◆ WORK TO COMPLETE
Would you restate the entries below word for word, starting at the first line and ending with the one that has "3.81 | 3.99 |"?

-- Opening Marker --

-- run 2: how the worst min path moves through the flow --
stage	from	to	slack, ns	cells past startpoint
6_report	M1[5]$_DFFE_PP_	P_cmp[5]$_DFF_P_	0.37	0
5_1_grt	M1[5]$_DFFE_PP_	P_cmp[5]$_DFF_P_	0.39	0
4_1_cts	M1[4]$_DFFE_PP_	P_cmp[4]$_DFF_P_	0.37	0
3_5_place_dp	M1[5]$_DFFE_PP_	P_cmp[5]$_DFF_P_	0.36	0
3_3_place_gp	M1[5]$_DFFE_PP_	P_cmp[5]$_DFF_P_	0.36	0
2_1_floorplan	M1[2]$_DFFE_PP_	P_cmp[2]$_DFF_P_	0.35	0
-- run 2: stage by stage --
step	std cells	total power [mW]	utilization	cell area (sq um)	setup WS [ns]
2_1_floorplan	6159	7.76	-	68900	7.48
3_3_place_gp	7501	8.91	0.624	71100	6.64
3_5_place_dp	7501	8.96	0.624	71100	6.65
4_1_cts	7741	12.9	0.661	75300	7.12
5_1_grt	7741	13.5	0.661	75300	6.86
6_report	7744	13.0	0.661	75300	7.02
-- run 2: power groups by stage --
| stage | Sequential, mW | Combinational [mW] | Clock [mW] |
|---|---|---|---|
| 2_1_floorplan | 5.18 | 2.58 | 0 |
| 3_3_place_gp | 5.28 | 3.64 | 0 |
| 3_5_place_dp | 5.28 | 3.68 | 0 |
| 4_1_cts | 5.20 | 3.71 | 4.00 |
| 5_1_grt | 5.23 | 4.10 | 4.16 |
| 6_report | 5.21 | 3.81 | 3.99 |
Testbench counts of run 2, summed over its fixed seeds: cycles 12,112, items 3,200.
This design comes from an exercise in tuning for small area on the open sky130 flow, not from production work. Function was checked by simulation only, so behaviour that the tests miss may differ from the original.

==> flow/design.v (excerpt) <==
module periph (
    input  wire        clk,
    input  wire        rst_n,
    input  wire        hreq,
    input  wire        hwrite,
    input  wire [1:0]  hsize,       
    input  wire [31:0] haddr,
    input  wire [31:0] hwdata,
    output wire        hready,
    output wire [31:0] hrdata,
    output wire [1:0]  hfault,
    output wire        scl_o,
    output wire        sda_o,
    input  wire        sda_p,
    output wire [13:0] fl_raddr,
    input  wire [31:0] fl_rdata,
    output wire [13:0] fl_waddr,
    output wire        fl_we,
    output wire [3:0]  fl_wstrb,
    output wire [31:0] fl_wdata,
    output wire        fl_erase_page,
    output wire        fl_erase_all
);
    wire sel_flash = haddr[27];
    wire sel_flc   = haddr[4];
    wire a_mis     = haddr[1] | haddr[0];
    wire f_align = (hsize[0] & haddr[0]) | (hsize[1] & a_mis);
    wire [1:0] fault = sel_flash ? {hwrite | f_align, hwrite}
                                 : {hsize[1] & a_mis, ~hsize[1]};
    wire flt = fault[1] | fault[0];
    wire flc_busy_now;
    wire flash_rd = sel_flash & ~hwrite & ~f_align;
    assign hready = ~(flash_rd & flc_busy_now);
    wire reg_wr = hreq & hwrite & ~sel_flash & ~flt;
    wire [1:0] reg_idx = haddr[3:2];
    wire i2cm_cmd_we   = reg_wr & ~sel_flc & (reg_idx == 2'd0);
    wire i2cm_stat_we  = reg_wr & ~sel_flc & (reg_idx == 2'd1);
    wire i2cm_delay_we = reg_wr & ~sel_flc & (reg_idx == 2'd3);
    wire flc_cmd_we    = reg_wr &  sel_flc & (reg_idx == 2'd0);
    wire flc_addr_we   = reg_wr &  sel_flc & (reg_idx == 2'd1);
    wire flc_data_we   = reg_wr &  sel_flc & (reg_idx == 2'd2);
    wire flc_stat_we   = reg_wr &  sel_flc & (reg_idx == 2'd3);
    wire [11:0] i2cm_stat;
    wire [7:0]  i2cm_data;
    wire [15:0] i2cm_delay;
    wire [31:0] flc_addr, flc_data;
    wire [12:0] flc_stat;
    wire [1:0]  rd_lane;
    periph_i2cm u_i2cm (
        .clk       (clk),
        .rst_n     (rst_n),
        .cmd_we    (i2cm_cmd_we),
        .stat_we   (i2cm_stat_we),
        .delay_we  (i2cm_delay_we),
        .wdata     (hwdata),
        .sda_p     (sda_p),
        .scl_o     (scl_o),
        .sda_o     (sda_o),
        .stat      (i2cm_stat),
        .data      (i2cm_data),
        .delay_reg (i2cm_delay)
    );
    periph_flc u_flc (
        .clk           (clk),
  ...
==> flow/config.mk <==
export PLATFORM = sky130hd
export DESIGN_NAME = periph
export DESIGN_NICKNAME = periph
export VERILOG_FILES = /design/flow/design.v
export SDC_FILE = /design/flow/constraint.sdc
export NUM_CORES = 4
export LEC_CHECK = 0
export CAP_MARGIN = 20
export CORE_MARGIN = 2
export CORE_UTILIZATION = 40
export SLEW_MARGIN = 20
==> flow/constraint.sdc <==
create_clock -name core_clock -period 10.0 [get_ports {clk}]
set_input_delay 2.0000 -clock core_clock [delete_from_list [all_inputs] [get_ports {clk}]]
set_output_delay 2.0000 -clock core_clock [all_outputs]
set_load 0.01 [all_outputs]
standard.sh (not shown) runs the stock make flow with config.mk's settings and CLKGATE_MAP_FILE= SYNTH_SCRIPT=/design/flow/synth_recipe.tcl, a recipe that flattens the netlist after the stock synthesis.
==> flow/flow/run.sh <==
#!/bin/bash
# Layout flow: the standard layout on the standard synthesis, with
#  - the combinational logic of that synthesis re-mapped by ABC for area
#    (flip-flops untouched, same cells and names),
#  - the smallest buffer on every port,
#  - a clock tree of smaller buffers,
#  - no cells above x4 drive for the layout's repairs.
set -euo pipefail
cd "$(dirname "$0")/.."
W=$(pwd)
RES=$W/orfs/results/sky130hd/periph/base
LIB=$FLOW_HOME/platforms/sky130hd/lib/sky130_fd_sc_hd__tt_025C_1v80.lib
YOSYS=$(command -v yosys || echo $FLOW_HOME/../tools/install/yosys/bin/yosys)

export BUFFER_PORTS_ARGS="-buffer_cell sky130_fd_sc_hd__buf_1"
export CTS_ARGS="-sink_clustering_enable -repair_clock_nets -dont_use_dummy_load -buf_list sky130_fd_sc_hd__clkbuf_4 -sink_clustering_size 10 -sink_clustering_max_diameter 40"

bash standard.sh synth > flow_synth.log 2>&1

cp $RES/1_2_yosys.v $W/flow/std_1_2_yosys.v.txt
# several ABC scripts; keep the smallest netlist
best=""; best_area=""
for abc in flow/abc_*.abc; do
  n=$(basename $abc .abc)
  mkdir -p flow/$n
  sed -e "s|LIBFILE|$LIB|g" -e "s|NETLIST|$W/flow/std_1_2_yosys.v.txt|" \
      -e "s|ABCSCRIPT|$W/$abc|" -e "s|OUTFILE|$W/flow/$n/remap.v|" \
      flow/remap.ys > flow/$n/remap_run.ys
  if (cd flow/$n && $YOSYS -s remap_run.ys) > flow_remap_$n.log 2>&1; then
    a=$(grep "Chip area for module" flow/$n/post_stat.txt | grep -v sky130 | head -1 | awk '{print $NF}')
    echo "$n $a" >> flow_remap_areas.log
    if [[ -n "$a" ]] && { [[ -z "$best_area" ]] || python3 -c "import sys; sys.exit(0 if $a < $best_area else 1)"; }; then
      best=$n; best_area=$a
    fi
  fi
done
echo "best $best $best_area" >> flow_remap_areas.log
cp flow/$best/remap.v $RES/1_2_yosys.v
rm -f $RES/1_synth.odb $RES/1_synth.sdc

# the layout's repairs may not pick cells larger than the x4 buffer; the
# list also holds the platform's own don't-use cells, since a make
# command-line setting replaces the platform's list
DONT_USE="$(tr '\n' ' ' < flow/no_big_cells.txt)"
bash standard.sh "DONT_USE_CELLS=$DONT_USE" finish > flow_layout.log 2>&1
==> flow/flow/abc_a2.abc <==
strash
dch -f
amap
mfs2
strash
dch -f
amap
mfs2
strash
dch -f
amap
topo
==> flow/flow/abc_a3.abc <==
strash
dch -f
amap
mfs2
strash
dch -f
amap
mfs2
strash
dch -f
amap
mfs2
strash
dch -f
amap
topo
==> flow/flow/abc_a5.abc <==
strash
dch -f
amap
mfs2
strash
dch -f
amap
mfs2
strash
dch -f
amap
mfs2
strash
dch -f
amap
mfs2
strash
dch -f
amap
mfs2
strash
dch -f
amap
topo
==> flow/flow/abc_a6.abc <==
strash
dch -f
amap
mfs2
strash
dch -f
amap
mfs2
strash
dch -f
amap
mfs2
strash
dch -f
amap
mfs2
strash
dch -f
amap
mfs2
strash
dch -f
amap
mfs2
strash
dch -f
amap
topo
==> flow/flow/abc_ad3.abc <==
strash
dc2
strash
dch -f
amap
mfs2
strash
dch -f
amap
mfs2
strash
dch -f
amap
mfs2
strash
dch -f
amap
topo
==> flow/flow/abc_an4.abc <==
strash
dch
amap
mfs2
strash
dch
amap
mfs2
strash
dch
amap
mfs2
strash
dch
amap
mfs2
strash
dch -f
amap
topo
==> flow/flow/abc_m6.abc <==
strash
dch -f
map -a
mfs2
strash
dch -f
map -a
mfs2
strash
dch -f
map -a
mfs2
strash
dch -f
map -a
mfs2
strash
dch -f
map -a
mfs2
strash
dch -f
map -a
topo
==> flow/flow/abc_ma3.abc <==
strash
dch -f
map -a
mfs2
strash
dch -f
map -a
mfs2
strash
dch -f
map -a
mfs2
strash
dch -f
amap
topo
==> flow/flow/abc_md6.abc <==
strash
dc2
strash
dch -f
map -a
mfs2
strash
dch -f
map -a
mfs2
strash
dch -f
map -a
mfs2
strash
dch -f
map -a
mfs2
strash
dch -f
map -a
mfs2
strash
dch -f
map -a
topo
Other scripts of this flow, unchanged in this note and not shown: flow/flow/no_big_cells.txt, flow/flow/remap.ys
The baseline completed without violations.
Edit:
==> flow/flow/abc_a3.abc (replaced) <==
strash
dch -f
amap 
mfs2
strash
dch -f
amap 
mfs2
strash
dch -f
amap 
mfs2
strash
dch -f
amap 
topo
==> flow/flow/abc_f20_3.abc (new file) <==
strash
dch -f
amap -F 20
mfs2
strash
dch -f
amap -F 20
mfs2
strash
dch -f
amap -F 20
mfs2
strash
dch -f
amap -F 20
topo
==> flow/flow/abc_f2_3.abc (new file) <==
strash
dch -f
amap -F 2
mfs2
strash
dch -f
amap -F 2
mfs2
strash
dch -f
amap -F 2
mfs2
strash
dch -f
amap -F 2
topo
==> flow/flow/abc_f4_3.abc (new file) <==
strash
dch -f
amap -F 4
mfs2
strash
dch -f
amap -F 4
mfs2
strash
dch -f
amap -F 4
mfs2
strash
dch -f
amap -F 4
topo
==> flow/flow/abc_f4_5.abc (new file) <==
strash
dch -f
amap -F 4
mfs2
strash
dch -f
amap -F 4
mfs2
strash
dch -f
amap -F 4
mfs2
strash
dch -f
amap -F 4
mfs2
strash
dch -f
amap -F 4
mfs2
strash
dch -f
amap -F 4
topo
==> flow/flow/abc_f4_6.abc (new file) <==
strash
dch -f
amap -F 4
mfs2
strash
dch -f
amap -F 4
mfs2
strash
dch -f
amap -F 4
mfs2
strash
dch -f
amap -F 4
mfs2
strash
dch -f
amap -F 4
mfs2
strash
dch -f
amap -F 4
mfs2
strash
dch -f
amap -F 4
topo
==> flow/flow/abc_f6_3.abc (new file) <==
strash
dch -f
amap -F 6
mfs2
strash
dch -f
amap -F 6
mfs2
strash
dch -f
amap -F 6
mfs2
strash
dch -f
amap -F 6
topo
==> flow/flow/abc_f6_6.abc (new file) <==
strash
dch -f
amap -F 6
mfs2
strash
dch -f
amap -F 6
mfs2
strash
dch -f
amap -F 6
mfs2
strash
dch -f
amap -F 6
mfs2
strash
dch -f
amap -F 6
mfs2
strash
dch -f
amap -F 6
mfs2
strash
dch -f
amap -F 6
topo
==> flow/flow/abc_f8_3.abc (new file) <==
strash
dch -f
amap -F 8
mfs2
strash
dch -f
amap -F 8
mfs2
strash
dch -f
amap -F 8
mfs2
strash
dch -f
amap -F 8
topo
removed: flow/flow/abc_a2.abc
removed: flow/flow/abc_a5.abc
removed: flow/flow/abc_a6.abc
removed: flow/flow/abc_ad3.abc
removed: flow/flow/abc_an4.abc
removed: flow/flow/abc_m6.abc
removed: flow/flow/abc_ma3.abc
removed: flow/flow/abc_md6.abc
Utilization decreases by 0.30 points.
Die area falls by 1.6%.
Global-route usage is about the same.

-- Closing Marker --

◆ SOLUTION
-- run 2: how the worst min path moves through the flow --
stage	from	to	slack, ns	cells past startpoint
6_report	M1[5]$_DFFE_PP_	P_cmp[5]$_DFF_P_	0.37	0
5_1_grt	M1[5]$_DFFE_PP_	P_cmp[5]$_DFF_P_	0.39	0
4_1_cts	M1[4]$_DFFE_PP_	P_cmp[4]$_DFF_P_	0.37	0
3_5_place_dp	M1[5]$_DFFE_PP_	P_cmp[5]$_DFF_P_	0.36	0
3_3_place_gp	M1[5]$_DFFE_PP_	P_cmp[5]$_DFF_P_	0.36	0
2_1_floorplan	M1[2]$_DFFE_PP_	P_cmp[2]$_DFF_P_	0.35	0
-- run 2: stage by stage --
step	std cells	total power [mW]	utilization	cell area (sq um)	setup WS [ns]
2_1_floorplan	6159	7.76	-	68900	7.48
3_3_place_gp	7501	8.91	0.624	71100	6.64
3_5_place_dp	7501	8.96	0.624	71100	6.65
4_1_cts	7741	12.9	0.661	75300	7.12
5_1_grt	7741	13.5	0.661	75300	6.86
6_report	7744	13.0	0.661	75300	7.02
-- run 2: power groups by stage --
| stage | Sequential, mW | Combinational [mW] | Clock [mW] |
|---|---|---|---|
| 2_1_floorplan | 5.18 | 2.58 | 0 |
| 3_3_place_gp | 5.28 | 3.64 | 0 |
| 3_5_place_dp | 5.28 | 3.68 | 0 |
| 4_1_cts | 5.20 | 3.71 | 4.00 |
| 5_1_grt | 5.23 | 4.10 | 4.16 |
| 6_report | 5.21 | 3.81 | 3.99 |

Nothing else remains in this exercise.